FINALLY... all the stuff people have been talking on and on about on the aikiweb forums make sense now. *phew*. i now have to go through all the stuff on IP/aiki over that's been talked about here to see what stuff i've missed when i first read it through with an uninitiated mind.
i wonder what it was like for the other aikido practitioners who were planning to attend a regular aikido gasshuku and suddenly be introduced to the IP/aiki stuff. Sensei raised stuff that were very heretical and unorthodox, yet in a way, kept true[r] to the spirit of aikido.
more importantly, Sensei was mingling all over the mat demonstrating directly with participants rather than using only one uke for the whole workshop. i had the privilege of being his uke several times, and got to feel him directly--which makes A LOT of difference then just watching it from far. AGAIN, now it makes so much more sense why people in the forums keep saying that "it has to be felt". having felt it now myself, yup--i would say that it does.
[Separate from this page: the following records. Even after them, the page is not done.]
--- src/rtl/reg_scoreboard.sv ---
// Register-hazard scoreboard for the 32 x 64-bit integer register file.
// Tracks in-flight writes, holds conflicting issue, releases on writeback.
module reg_scoreboard (
  input  logic        clk,
  input  logic        rst,
  input  logic        issue_valid,
  output logic        issue_ready,
  input  logic        issue_rs1_en,
  input  logic        issue_rs2_en,
  input  logic [4:0]  issue_rs1,
  input  logic [4:0]  issue_rs2,
  input  logic        issue_rd_en,
  input  logic [4:0]  issue_rd,
  input  logic        wb_valid,
  input  logic [4:0]  wb_addr,
  input  logic        flush,
  output logic [31:0] busy_vec,
  output logic [5:0]  outstanding,
  output logic [31:0] stall_cycles,
  output logic        err
);

  logic        wb_hit;
  logic        rs1_conf;
  logic        rs2_conf;
  logic        rd_conf;
  logic        fire;
  logic        stall;
  logic        spurious;
  logic [31:0] set_vec;
  logic [31:0] clr_vec;
  logic [31:0] busy_nxt;
  logic [5:0]  pop_nxt;

  assign wb_hit = wb_valid && (wb_addr != 5'd0);

  // A release in the same cycle is not a conflict: the regfile forwards.
  assign rs1_conf = issue_rs1_en && (issue_rs1 != 5'd0) &&
                    busy_vec[issue_rs1] &&
                    !(wb_valid && (wb_addr == issue_rs1));
  assign rs2_conf = issue_rs2_en && (issue_rs2 != 5'd0) &&
                    busy_vec[issue_rs2] &&
                    !(wb_valid && (wb_addr == issue_rs2));
  assign rd_conf  = issue_rd_en && (issue_rd != 5'd0) &&
                    busy_vec[issue_rd] &&
                    !(wb_valid && (wb_addr == issue_rd));

  assign issue_ready = !rst && !flush &&
                       !rs1_conf && !rs2_conf && !rd_conf;
  assign fire     = issue_valid && issue_ready;
  assign stall    = issue_valid && !issue_ready && !flush;
  assign spurious = wb_hit && !busy_vec[wb_addr] && !flush;

  always_comb begin
    set_vec = 32'd0;
    clr_vec = 32'd0;
    if (fire && issue_rd_en && (issue_rd != 5'd0))
      set_vec[issue_rd] = 1'b1;
    if (wb_hit)
      clr_vec[wb_addr] = 1'b1;
  end

  // Set wins over clear so a re-issue to a releasing register stays busy.
  always_comb begin
    if (flush) busy_nxt = 32'd0;
    else       busy_nxt = (busy_vec & ~clr_vec) | set_vec;
    busy_nxt[0] = 1'b0;
  end

  always_comb begin
    pop_nxt = 6'd0;
    for (int i = 1; i < 32; i++)
      pop_nxt = pop_nxt + {5'd0, busy_nxt[i]};
  end

  always_ff @(posedge clk) begin
    if (rst) begin
      busy_vec     <= 32'd0;
      outstanding  <= 6'd0;
      stall_cycles <= 32'd0;
      err          <= 1'b0;
    end else begin
      busy_vec    <= busy_nxt;
      outstanding <= pop_nxt;
      if (stall && (stall_cycles != 32'hFFFF_FFFF))
        stall_cycles <= stall_cycles + 32'd1;
      if (spurious)
        err <= 1'b1;
    end
  end

endmodule

--- config.mk ---
export PLATFORM = sky130hd
export DESIGN_NAME = reg_scoreboard
export DESIGN_NICKNAME = d
export VERILOG_FILES = /design/src/rtl/reg_scoreboard.sv
export SDC_FILE = /design/constraint.sdc
export NUM_CORES = 1
export LEC_CHECK = 0
export BUFFER_PORTS_ARGS = -buffer_cell sky130_fd_sc_hd__buf_2
export CAP_MARGIN = 0
export CELL_PAD_IN_SITES_DETAIL_PLACEMENT = 1
export CELL_PAD_IN_SITES_GLOBAL_PLACEMENT = 2
export CORE_ASPECT_RATIO = 0.7
export CORE_MARGIN = 8
export CORE_UTILIZATION = 37
export CTS_CLUSTER_SIZE = 10
export DETAILED_ROUTE_END_ITERATION = 12
export PLACE_DENSITY_LB_ADDON = 0.1
export SYNTH_ARGS = -nofsm -noshare
export SYNTH_HDL_FRONTEND = slang
export SYNTH_SLANG_ARGS = --single-unit
--- constraint.sdc ---
create_clock -name clk -period 15.8 [get_ports clk]
set_input_delay 3.16 -clock clk [delete_from_list [all_inputs] [get_ports clk]]
set_output_delay 3.16 -clock clk [all_outputs]
set_load 0.01 [all_outputs]
# Word-level counts from Yosys, hierarchy flattened
# Index checks and enable logic that the tools add are counted.
# classes
mux	15
n_bitwise	3
reduce_logical	41
order_cmp	6
eq_ne	4
addsub	31
# op_table
op	count
adder 6 x 1 -> 6 bit	25
two-way mux 32 bit	3
adder 32 x 1 -> 32 bit (second input constant)	1
AND 32 bit	1
inequality test 32 bit (second input constant)	1
NOT 32 bit	1
bitwise OR 32 bit	1
logical AND 1 bit	27
< comparator 5 x 6 -> 1 bit (second input constant)	4
binary-select mux 1 bit (select 5 bit)	4
nonzero test 5 bit	4
== test 5 bit	3
demux 1 bit (select 5 bit)	2
>= comparator 5 x 1 -> 1 bit (second input constant)	2
logical NOT 1 bit	10
adder 5 x 1 -> 6 bit	1
two-way mux 1 bit	6
adder 4 x 1 -> 5 bit	1
adder 3 x 1 -> 4 bit	1
adder 2 x 1 -> 3 bit	1
adder 1 x 1 -> 2 bit	1
# totals
out_inout_bits	72
register_bits	71
elab_cells	105
inputBits	28

# Longest topological paths before layout
# Gate-level depths: netlist (run 1).
# logic_depth
ltp_word	44
depth_mapped	25
depth_no_buf	23

# Worst setup path before layout (run 1)
# OpenSTA, ideal clock, no wires.
# synth_timing
path_kind	input port to flip-flop
start	input issue_rs2[0]
end	register outstanding[4]
t_arrival_ns	9.533
n_path_buf	2
cell_stages	24
t_required_ns	15.672
slack_ns	6.140
setup_time_ns	0.128
path_cell_list	clkbuf_1 > mux4_2 > mux2i_1 > nor2b_1 > o2111a_1 > buf_6 > a2111oi_4 > a22oi_1 > or2_1 > fa_1 > fa_1 > fa_1 > fa_1 > fa_1 > inv_1 > fa_1 > fa_1 > inv_1 > fa_1 > inv_1 > a21o_1 > a21oi_1 > xor2_1 > nor2_1
# synth_via
elab_chain_cells	43
elab_cells_between_ends	48
classes_between	add/sub (30); eq/ne (1); mux (4); bitwise (1); reduce/logical (12)
# synth_lines
item	line	text
start, declared	11	input logic [4:0] issue_rs2,
binary-select mux 1 bit (select 5 bit) (tied with other cells)	42	busy_vec[issue_rs2] &&
two-way mux 1 bit (not written as such) (tied with other cells)	42	
logical AND 1 bit or logical NOT 1 bit (tied branches)	41, 43	
logical AND 1 bit *	42	
logical NOT 1 bit *	49	!rs1_conf && !rs2_conf && !rd_conf;
logical AND 1 bit * (2 in a row)	49	
logical AND 1 bit *	50	assign fire = issue_valid && issue_ready;
logical AND 1 bit * (2 in a row)	57	if (fire && issue_rd_en && (issue_rd != 5'd0))
[2 not listed]	--	
two-way mux 32 bit *	65	if (flush) busy_nxt = 32'd0;
adder 1 x 1 -> 2 bit	73	pop_nxt = pop_nxt + {5'd0, busy_nxt[i]};
adder 2 x 1 -> 3 bit	73	
adder 3 x 1 -> 4 bit	73	
adder 4 x 1 -> 5 bit	73	
adder 5 x 1 -> 6 bit	73	
adder 6 x 1 -> 6 bit (24 in a row)	73	
adder 6 x 1 -> 6 bit *	73	
end signal, assigned	84	outstanding <= pop_nxt;
end, declared	18	output logic [5:0] outstanding,
# Mark *: on every way between the ends. The rest lies on a longest branch, timed or not. The select of a mux whose other input is x is not followed.
# A chain may end at the register's enable or synchronous reset.

# Worst setup path after layout (run 1)
# Same ends and word-level chain as after synthesis.

==> results of run 1 <==
## critical path, cell delays in order
cell	delay [ns]
buf_2	0.27
mux4_1	0.60
mux2_2	0.27
or3_1	0.31
o2111a_1	0.34
a211oi_4	0.28
buf_4	0.43
nand4_1	0.20
a21o_1	0.27
fa_1	0.57
fa_1	0.46
fa_1	0.55
fa_1	0.45
fa_1	0.51
inv_1	0.05
fa_1	0.44
fa_1	0.41
inv_1	0.08
fa_1	0.22
inv_1	0.06
a21o_1	0.18
a21oi_1	0.18
xor2_1	0.17
nor2_1	0.05
## layout by cell type (no fill, tap or decap), types with 3 or more instances in the layout
master     count
nor4_1         3
buf_4          7
nand2b_1       5
mux4_2        23
nor3b_1       19
fa_1          23
and3_1         8
o21a_1         5
nand3_1       25
ha_1           8
xor2_1        11
and4_1         7
o21ai_0        9
dfxtp_1       70
clkbuf_16      9
a221oi_1       3
a21o_1         8
nor4b_1        8
nand4_1       21
or2_1          6
or3_1          5
nor2b_1       42
nor2_1        77
nor3_1         8
mux2_1        22
nand2_1       33
buf_2         98
inv_1         21
mux2i_1       11
mux2_2        16
a22oi_1        5
and2_1         3
nand3b_1      11
a21oi_1       67
xnor2_1        7
## path summary, 6_finish.rpt
path | start | to | slack [ns] | cells after the start
setup / recovery | issue_rs2[0] | outstanding[4] | 5.44 | 24
hold reg to reg | err | err | 0.53 | 2
hold / removal | err | err | 0.53 | 2
setup reg to reg | busy_vec[24] | outstanding[4] | 8.19 | 23
## sequential cells by signal (all words and copies together), names as in the netlist
signal        flops
stall_cycles     32
busy_vec         31
outstanding       6
err               1
## report_power, final
part	switching (mW)	total (mW)	internal, mW
sequential	0.000938	0.178	0.177
combinational	0.0386	0.0555	0.0169
clock	0.0787	0.217	0.138
total	0.118	0.450	0.332
## synthesized netlist by cell type (2+ instances only)
cell type and number:
or2_1 6, buf_1 6, mux2_2 16, nand2_1 33, nor3b_1 19, mux4_2 23
clkbuf_1 35, dfxtp_1 70, o31ai_1 2, a2111oi_4 2, nor4b_1 8, fa_1 23
a31oi_1 3, or3_1 5, and3b_1 2, and4_1 7, nor3_1 8, and3_1 8
ha_1 8, nand4_1 21, nor2_1 78, o21a_1 5, a221oi_1 3, a22o_1 2
mux2i_1 11, nand3_1 25, nand2b_1 5, xnor2_1 7, mux2_1 22, nor2b_1 42
nand3b_1 11, a21o_1 8, inv_1 21, buf_2 9, o21ai_0 9, and2_1 3
nor4_1 3, a21oi_1 67, xor2_1 11, a22oi_1 5, or2_2 2
## final cells by class
type,count,area (sq um),area share (%)
Sequential cell,70,1400,20.8
Clock buffer,10,229,3.41
Timing Repair Buffer,105,543,8.08
Multi-Input combinational cell,527,4130,61.5
Tap cell,200,250,3.72
Clock inverter,5,85.1,1.27
Inverter,21,78.8,1.17
## metrics by stage
stage	instance area [sq um]	cells	hold slack [ns]
floorplan	5820	671	0.511
global placement	6410	923	0.481
detailed placement	6410	923	0.520
CTS	6720	938	0.534
global route	6720	938	0.556
finish	6720	938	0.533
## cell families after synthesis
kind of cell / share of synthesized area [%]
compound gates: 12.8
xor+xnor: 2.71
fa+ha+maj: 9.63
buf+inv: 5.18
flops: 24.1
mux: 18.6
other cells: 0.0644
simple gates: 26.9
## per-layer routing
layer,vias up,wire (um),GRT usage [%]
met1,2793,10500,32.0
met4,0,416,6.00
met5,-,0,0
met2,230,9180,31.1
li1,2521,-,-
met3,39,2070,6.60
==> impl_results.md, run 1 <==
- Setup violators final: 0
- Post-synthesis sequential area ratio: 24.1%
- Final period util: ~66%
- Post-Syn Area: approximately 5800 sq um
- Fillers: around 1800
- Synth-to-Final Area Change: 15.5%
- Worst VDD drop: between 40 and 50 uV
- Top cells by area, synth: dfxtp_1, mux4_2, fa_1
- Crit Path Max Fanout: 40
- Post-synth EDFFs: 0
- DRC viols: 0
- Post-DR wirelength/cell: ~24 um
- Fin. max-slew vios: 0
- Nets: 793
- Clock Skew: about 0.013 ns
- Synth Register Bits: 70
- Tot Pwr: between 400 and 500 uW
- Mean number of vias per cell: between 5 and 6
- Fmax: between 90 and 100 MHz
- Fin. Hold Viols: 0
- Die height: about 120 um
- Via count: 5583
- Core Area: ~15000 sq um
- Fin Setup TNS: 0 ns
- Vias in the first global route: 5773
- CTS tree: yes
- Synth Area per Inst: slightly below 9 sq um
- Max Cap Viol: 0
- Crit path kind: input pin to register
- Worst Path Required: ~16 ns
- Layout cell share with drive strength beyond 1: 22.8%
- Slew @ Worst Pin: roughly 1.1 ns
- Diode count: 0
- Die width: about 170 um
- CTS Buf Count: 9
- Crit path DAT: around 11 ns
- Top cell type's share of synthesized area: 24.1%
- Worst Setup Start Kind: input pin
- Post-Syn Nets: 730
- Pleak: between 2 and 3 nW
- Cells after Synth: about 670
- Clock Pin Slew Worst Setup and Hold Paths: approximately 0.06 ns
- First-pass GRT wire length: between 30000 and 40000 um
- Starting DRC count in detailed routing: between 500 and 600
- Synth area leader: dfxtp_1
- CTS max path bufs: 2
- Hold Path Class: register to register
- Slew HR: around 28%
- H-tree Lvls: 3
- All-layer global routing usage: 22.1%
- DR pass1 iterations: 5
- Num rows: 38
- Util after Layout: between 40% and 50%
- Worst setup EP type: register
- Minimum clock period: approximately 10 ns
- Port Buffers: between 90 and 100
- Placement Setup Slack: between 5 and 6 ns
- Grt total ovfl: 0
- DIE AREA: 20100 sq um
- Run status: complete, no violations
- Post-CTS Resized: 0
- Smallest setup slack after layout: 5.44 ns
- Post-synth ARST share: 0%
- I/O Pins: 100
- Antenna viol nets, final: 0
- DP HPWL: approximately 17000 um
- Initial Utilization: 37.7%
- Root Buffer: clkbuf_16
- Synth Warn #: 0
- Routability cong.: approximately 0.9
- Clock Sinks: 70
- Clock Latency Late Sink: 0.34 ns
- Post-synth cell types: 58
- Top_reg_cell synth: dfxtp_1
- RSZ-0062 raised after global routing: no
- Initial antenna violation count: 0
- Postcts setup bufs: 0
- Largest net degree at the start of global routing: 90
- Post-CTS Hold Buffers: 0
- Routed WL: about 22000 um
- Pwr dens: 67.0 nW/um^2
Power figures use the tool's default switching activity.
==> run 2: changes to the inputs <==
--- a/config.mk
+++ b/config.mk
@@ -11,7 +11,7 @@
 export CELL_PAD_IN_SITES_GLOBAL_PLACEMENT = 2
 export CORE_ASPECT_RATIO = 0.7
 export CORE_MARGIN = 8
-export CORE_UTILIZATION = 37
+export CORE_UTILIZATION = 31
 export CTS_CLUSTER_SIZE = 10
 export DETAILED_ROUTE_END_ITERATION = 12
 export PLACE_DENSITY_LB_ADDON = 0.1
==> constraint.sdc (replaced) <==
create_clock -name clk -period 8.6 [get_ports clk]
set_input_delay 1.72 -clock clk [delete_from_list [all_inputs] [get_ports clk]]
set_output_delay 1.72 -clock clk [all_outputs]
set_load 0.01 [all_outputs]
==> impl_results.md, run 2 (same netlist as run 1, synthesis figures left out) <==
- CTS Buf Count: 9 (unchanged)
- Grt total ovfl: 0 (unchanged)
- RSZ-0062 raised after global routing: no
- Clock Skew: 0.0110 ns (-0.00184 ns)
- Cell Area, Placed: 6660 sq um (+3.9%)
- Final period util: 95.7%
- Crit Path Max Fanout: 6 (-85%)
- Clock Pin Slew Worst Setup and Hold Paths: 0.07 ns (about the same)
- Hold Path Class: register to register
- Worst setup EP type: register
- Fmax: around 120 MHz
- DIE AREA: 23500 sq um (+17%)
- Slew @ Worst Pin: 0.838 ns (-0.244 ns)
- Fin. max-slew vios: 0 (unchanged)
- Worst Path Required: 8.82 ns (-7.17 ns)
- Clock Sinks: 70 (unchanged)
- Final instance area: 6930 sq um (+3.1%)
- CTS tree: yes
- Reg2reg setup slack: 1.46 ns (-6.73 ns)
- Fin. Hold Viols: 0 (unchanged)
- Post-CTS Hold Buffers: 0 (unchanged)
- Core Area: 18700 sq um (+21%)
- DP HPWL: 17700 um (+5.9%)
- All-layer global routing usage: 19.4% (-2.7 points)
- Max Cap Viol: 0 (unchanged)
- Tot Pwr: 793 uW (+76%)
- H-tree Lvls: 3 (unchanged)
- Hold Path Sink: err
- Root Buffer: clkbuf_16
- DRC viols: 0 (unchanged)
- Postcts setup bufs: 0 (unchanged)
- Capturing point of the worst reg2reg path: outstanding[4]
- Max reg flops: 32 (unchanged)
- Num rows: 42 (+11%)
- DR pass1 iterations: 4 (-1)
- Min-delay src: err
- RR Startpoint: busy_vec[25]
- Synth-to-Final Area Change: 19.1%
- Clock Latency Late Sink: 0.34 ns (about the same)
- Worst Setup Start Kind: input pin
- R2R depth: 23 (unchanged)
- Run status: complete, no violations
- Crit path DAT: 8.45 ns (-2.10 ns)
- Layout cell share with drive strength beyond 1: 25.5% (+2.7 points)
- Mean number of vias per cell: 5.63 (-5.3%)
- Antenna viol nets, final: 0 (unchanged)
- Setup violators final: 0 (unchanged)
- Fillers: 2187 (+20%)
- Routed WL: 23100 um (+3.8%)
- Die width: 180 um (+8.4%)
- Worst VDD drop: 62.0 uV (+35%)
- Largest reg by FF count: stall_cycles
- Pleak: 2.90 nW (+4.0%)
- Crit path kind: input pin to register
- Minimum clock period: between 8 and 9 ns
- Util after Layout: 37.2% (-6.3 points)
- Slew HR: 43.7% (+16 points)
- Routability cong.: 0.918 (+1.2%)
- First-pass GRT wire length: 35100 um (+0.81%)
- GR Layer Usage met3: 4.81% (-1.8 points)
- Fin Setup TNS: 0 ns (unchanged)
- Hold depth: 2 (unchanged)
- Met2 usage: 28.8% (-2.4 points)
- I/O Pins: 100 (unchanged)
- Largest regs: stall_cycles: 32 flops, busy_vec: 31 flops, outstanding: 6 flops
- Post-CTS Resized: 0 (unchanged)
- Starting DRC count in detailed routing: 375 (-30%)
- Largest net degree at the start of global routing: 56 (-38%)
- Met1 GRT Util: 27.7% (-4.3 points)
- Die height: 131 um (+8.0%)
- Pwr dens: 114 nW/um^2 (+71%)
- Initial antenna violation count: 0 (unchanged)
- Top Usage Layer GRT: met2
- Via count: 5679 (+1.7%)
- CTS max path bufs: 2 (unchanged)
- Most frequent cells in the layout: buf_2, nor2_1, dfxtp_1
- Post-DR wirelength/cell: 22.9 um (-3.4%)
- Initial Utilization: 31.2% (-6.5 points)
- Port Buffers: 98 (unchanged)
- Nets: 819 (+3.3%)
- Vias in the first global route: 5753 (-0.35%)
- Commonest non-fill, non-tap cell in the layout: buf_2
==> run 2: cell types whose count changed in the layout (fill, tap and decap cells not counted) <==
cell / delta
clkinv_4: -1
clkinv_2: +1
inv_6: +2
clkinvlp_4: +1
buf_4: +26
diode_2: +1
bufinv_16: -2
==> run 2: worst max-delay path by stage <==
stage | to | slack (ns) | cells after the start | start
final | outstanding[4] | 0.37 | 24 | issue_rs2[0]
after global routing | outstanding[4] | 0.11 | 26 | issue_rs1[1]
after CTS | outstanding[4] | 0.36 | 24 | issue_rs2[0]
after detailed placement | outstanding[4] | 0.0009 | 24 | issue_rs2[0]
after global placement | outstanding[4] | 0.13 | 24 | issue_rs2[0]
after floorplan | outstanding[4] | 0.38 | 24 | issue_rs2[0]
==> run 2: report_power, final <==
group	switching, mW	internal [mW]
combinational	0.0749	0.0379
clock	0.156	0.197
sequential	0.00170	0.325
==> run 2: area by class of cell <==
cell class	instances	area [sq um]	area share [%]
clock buffers	10	229	3.30
flip-flops and latches	70	1400	20.2
diodes	1	2.50	0.0361
repair buffers	131	738	10.6
clock inverters	6	46.3	0.668
well taps	242	303	4.37
multi-input cells	527	4130	59.6
inverters	21	78.8	1.14
==> run 2: worst max-delay path: stages <==
cell and delay, ns:
buf_2 0.14, mux4_1 0.56, mux2_2 0.27, or3_1 0.31
o2111a_1 0.24, a2111oi_4 0.39, buf_4 0.22, a21oi_1 0.08
or2_1 0.24, fa_1 0.57, fa_1 0.44, fa_1 0.51
fa_1 0.44, fa_1 0.51, inv_1 0.05, fa_1 0.45
fa_1 0.42, inv_1 0.09, fa_1 0.21, inv_1 0.05
a21o_1 0.17, a21oi_1 0.16, xor2_1 0.15, nor2_1 0.05
==> run 2: per-layer routing <==
metal	up-vias	part of all wire, %
met5	-	0
met4	0	1.2
met3	21	6.6
met2	188	43
met1	2896	49
li1	2574	-
==> run 2: stage by stage <==
step	hold WS [ns]	cells	worst slack, ns
3_5_place_dp	0.503	991	0.000903
2_1_floorplan	0.511	671	0.380
5_1_grt	0.563	1007	0.109
6_report	0.515	1008	0.369
4_1_cts	0.517	1007	0.359
3_3_place_gp	0.472	991	0.135
**config.mk**
```make
export PLATFORM = sky130hd
export DESIGN_NAME = rom_word_fetcher_flat
export DESIGN_NICKNAME = d
export VERILOG_FILES = /design/src/rtl/rom_word_fetcher_pkg.sv /design/src/rtl/rom_word_fetcher_if.sv /design/src/rtl/rom_word_fetcher_fifo.sv /design/src/rtl/rom_word_fetcher.sv /design/src/flat_wrapper.sv
export SDC_FILE = /design/constraint.sdc
export NUM_CORES = 1
export LEC_CHECK = 0
export CORE_ASPECT_RATIO = 0.9
export CORE_MARGIN = 2
export CORE_UTILIZATION = 50
export DETAILED_ROUTE_END_ITERATION = 12
export DONT_BUFFER_PORTS = 1
export GPL_TIMING_DRIVEN = 0
export PLACE_DENSITY_LB_ADDON = 0.3
export SYNTH_ARGS = -nofsm -noshare
export SYNTH_HDL_FRONTEND = slang
export SYNTH_SLANG_ARGS = --single-unit
```
**constraint.sdc**
```tcl
create_clock -name clk -period 2.3 [get_ports clk]
set_input_delay 0.46 -clock clk [delete_from_list [all_inputs] [get_ports clk]]
set_output_delay 0.46 -clock clk [all_outputs]
set_load 0.05 [all_outputs]
```
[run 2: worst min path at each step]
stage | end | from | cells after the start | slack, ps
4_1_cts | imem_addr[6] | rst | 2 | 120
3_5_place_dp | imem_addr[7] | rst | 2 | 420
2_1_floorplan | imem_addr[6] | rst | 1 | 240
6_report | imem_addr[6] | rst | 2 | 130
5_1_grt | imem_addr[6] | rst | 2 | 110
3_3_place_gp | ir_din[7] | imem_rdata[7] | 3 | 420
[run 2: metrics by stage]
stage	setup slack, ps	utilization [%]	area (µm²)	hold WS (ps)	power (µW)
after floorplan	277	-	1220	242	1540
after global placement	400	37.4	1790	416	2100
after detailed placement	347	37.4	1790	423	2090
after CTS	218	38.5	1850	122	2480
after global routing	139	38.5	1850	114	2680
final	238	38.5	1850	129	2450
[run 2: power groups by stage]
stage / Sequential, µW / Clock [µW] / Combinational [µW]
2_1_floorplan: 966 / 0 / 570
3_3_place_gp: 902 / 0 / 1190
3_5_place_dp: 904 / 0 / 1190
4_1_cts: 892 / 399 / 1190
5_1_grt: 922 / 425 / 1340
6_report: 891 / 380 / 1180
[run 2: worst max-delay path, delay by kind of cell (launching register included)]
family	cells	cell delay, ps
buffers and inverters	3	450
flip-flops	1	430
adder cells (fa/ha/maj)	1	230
this is all still extremely fresh to me, and i've got tons of stuff to digest mentally, and work on physically. this is yet another paradigm shift for me, but as i've been somewhat nomadic in my training, i'm no stranger to making room for seemingly contradictory training principles... i find that eventually they all come to comfortable meeting point, but at this point in time, the IP/aiki work does seem tricky to incorporate into my regular aikido training, but more particularly so with Systema, which seemingly utilise explicitly orthogonal principles to IP/aiki work... i plan to compartmentalise my training with both a bit more clearly now, but with the hopes of integrating both eventually--fingers crossed.